A New Appreciation for Remote Geospatial Research

While I was in graduate school I didn’t understand why people got master’s degrees in geospatial analysis. Well, I guess I understood it, but I thought it looked like a miserable job.   I would come back from a field excursion with dirt covering me from eyebrows to boot tips, a month’s worth of lab samples in my backpack, happy as can be.   I felt sorry for the geospatial people staggering out from their computer-heated cave.  Now I have become one of those people; one of those sore-eyed, computer-staring people but I’ve discovered a new appreciation for remote sensing-based research.

Field work is fantastic for localized research, especially if that research is something that happens on a very fine scale. Field work can be undertaken on a huge scale, and sometimes it is: someone went into the mountains all over this country and mapped geologic formations. Teams of surveyors went out and stood in the roads and fields to get elevation data for us to plug into maps and databases. Field work is important; data needs to be collected and collected accurately. It’s just expensive. In academia it is not uncommon for some university departments to have millions of dollars coming in as research funding. Coincidentally, those university faculty have summers off for month-long research trips. They can also take semester or year-long sabbaticals and enlist free labor in the form of undergraduate students eager for practical experience. This kind of funding and set-aside research time often produces robust databases of fresh, fine-scale information.

Those resources and research breaks are not available to the commercial industry. It isn’t practical or affordable so frequently a remote based approach is used. Think about it: in order to get the similar data via field work a team would have to work more hours overall to complete the project. The team needs to get to the location so there would be travel costs. Equipment needs to be purchased or rented. For companies with profit margins and deadlines more concrete than, “Eh, we can publish it by the summer of 2019” extensive field data collection usually isn’t feasible.

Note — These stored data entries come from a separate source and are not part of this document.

--- config.mk ---
export PLATFORM = sky130hd
export DESIGN_NAME = serial_tx_8b_flat
export DESIGN_NICKNAME = d
export VERILOG_FILES = /design/src/rtl/serial_pkg.sv /design/src/rtl/serial_tx_8b_if.sv /design/src/rtl/serial_bit_timer.sv /design/src/rtl/serial_tx_8b.sv /design/src/flat_wrapper.sv
export SDC_FILE = /design/constraint.sdc
export NUM_CORES = 1
export LEC_CHECK = 0
export ABC_AREA = 1
export CAP_MARGIN = 20
export CELL_PAD_IN_SITES_DETAIL_PLACEMENT = 0
export CELL_PAD_IN_SITES_GLOBAL_PLACEMENT = 1
export CORE_ASPECT_RATIO = 0.8
export CORE_MARGIN = 1.5
export CORE_UTILIZATION = 42
export CTS_CLUSTER_SIZE = 25
export DETAILED_ROUTE_END_ITERATION = 10
export GPL_ROUTABILITY_DRIVEN = 0
export PLACE_DENSITY = 0.84
export SYNTH_ARGS = -nofsm -noshare
export SYNTH_HDL_FRONTEND = slang
export SYNTH_SLANG_ARGS = --single-unit
export TNS_END_PERCENT = 1
--- constraint.sdc ---
create_clock -name clk -period 3.8 [get_ports clk]
set_clock_uncertainty 0.2 [all_clocks]
set_input_delay 0.76 -clock clk [delete_from_list [all_inputs] [get_ports clk]]
set_output_delay 0.76 -clock clk [all_outputs]
set_load 0.01 [all_outputs]
--- src/rtl/serial_pkg.sv ---
// Shared types and frame constants for the 8-bit serial transmitter.
// Latency: n/a (declarations only).
// Backpressure: n/a (declarations only).
package serial_pkg;
  localparam int   DATA_BITS  = 8;
  localparam int   FRAME_BITS = 11;
  localparam logic IDLE_LEVEL = 1'b1;

  typedef enum logic [2:0] {
    IDLE,
    START,
    DATA,
    PARITY,
    STOP
  } tx_state_t;

  // Even parity: the parity bit makes the total count of ones even.
  function automatic logic even_parity(input logic [DATA_BITS-1:0] d);
    return ^d;
  endfunction
endpackage

--- src/rtl/serial_tx_8b_if.sv ---
// Byte-in / serial-out bundle for the 8-bit serial transmitter.
// Latency: n/a (wires only).
// Backpressure: in_rdy low holds the producer off while a frame is on the line.
interface serial_tx_8b_if;
  import serial_pkg::*;

  logic [DATA_BITS-1:0] in_;
  logic                 in_val;
  logic                 in_rdy;
  logic                 out;
  logic                 busy;

  modport master (output in_, output in_val, input in_rdy, input out, input busy);
  modport slave  (input in_, input in_val, output in_rdy, output out, output busy);
endinterface

--- src/rtl/serial_bit_timer.sv ---
// Bit-period counter: counts 0..BIT_CYCLES-1 and flags the last cycle of each bit.
// Latency: tick is decoded from the registered count, no input-to-output path.
// Backpressure: none; clear holds the count at 0.
module serial_bit_timer #(
  parameter int BIT_CYCLES = 4
) (
  input  logic clk,
  input  logic reset,
  input  logic clear,
  output logic tick
);
  localparam logic [7:0] LAST = 8'(BIT_CYCLES - 1);

  logic [7:0] cnt;

  assign tick = (cnt == LAST);

  // Count within the bit period, restarting at 0 after the last cycle.
  always_ff @(posedge clk) begin
    if (reset || clear) begin
      cnt <= 8'd0;
    end else if (tick) begin
      cnt <= 8'd0;
    end else begin
      cnt <= cnt + 8'd1;
    end
  end
endmodule
[config.mk]
export PLATFORM = sky130hd
export DESIGN_NAME = dfr_reservoir_engine
export DESIGN_NICKNAME = d
export VERILOG_FILES = /design/src/rtl/dfr_reservoir_engine.sv
export SDC_FILE = /design/constraint.sdc
export NUM_CORES = 1
export LEC_CHECK = 0
export ABC_CLOCK_PERIOD_IN_PS = 7900
export BUFFER_PORTS_ARGS = -buffer_cell sky130_fd_sc_hd__buf_2
export CORE_ASPECT_RATIO = 0.75
export CORE_UTILIZATION = 30
export DETAILED_ROUTE_END_ITERATION = 16
export PLACE_DENSITY_LB_ADDON = 0.12
export SYNTH_ARGS = -nofsm -noshare
export SYNTH_HDL_FRONTEND = slang
export SYNTH_SLANG_ARGS = --single-unit
[constraint.sdc]
create_clock -name clk -period 7.9 [get_ports clk]
set_input_delay 0.79 -clock clk [delete_from_list [all_inputs] [get_ports clk]]
set_output_delay 0.79 -clock clk [all_outputs]
set_load 0.03 [all_outputs]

What I have learned to appreciate is that we don’t always need field work.

A “need” to create my own new and accurate database was my big hang-up formerly preventing me from getting on board with research done predominantly through remote sensing techniques. In field and lab research, most teams have extensive chain of custody procedures to track samples and data from field collection through lab analysis through the formation of a database. This is to ensure that variables are being measured in the same way, that the samples have been preserved, stored, and handled properly, and to have a defendable record of the data’s veracity. This is a good policy.  Geospatial analysts are almost always using a database collected by a stranger, which is then reformatted to fit whatever program is being used in analysis. Sure, metadata describing the database is usually available, but it typically does not go into great detail on data collection methods. Remember the game “telephone” we played as kids? Sometimes it ends up like that: addresses that belong to waterfront marinas end up four blocks inland, the scale isn’t accurately recorded in the database description, and sometimes whole variables get corrupted or go missing. With some extra work most of those issues can be fixed.

I’m currently working on a government transportation project. We had to field verify about 100 sites and it took two people 12 hours. That’s 24 man hours just on field verification. Remotely I can accurately review about 300 sites in an eight hour workday.  That’s about 4 times as fast.

Ultimately geospatial analysts do some field verification and field scientists use ArcMap to display and analyze their data. These things are not opposites; remote sensing and field research techniques are both tools used to answer questions about the world around us.  Field scientists are often able to create dense, detailed datasets because they have set aside time for research built into their jobs, sources of cheap labor, and access to academic research grants. Geospatial analysts are able to quickly determine temporal and spatial relationships across a given area with a much smaller budget than that of a field team assigned to the same task.   Both approaches have an important role in getting the most accurate data in the most time and cost-effective manner.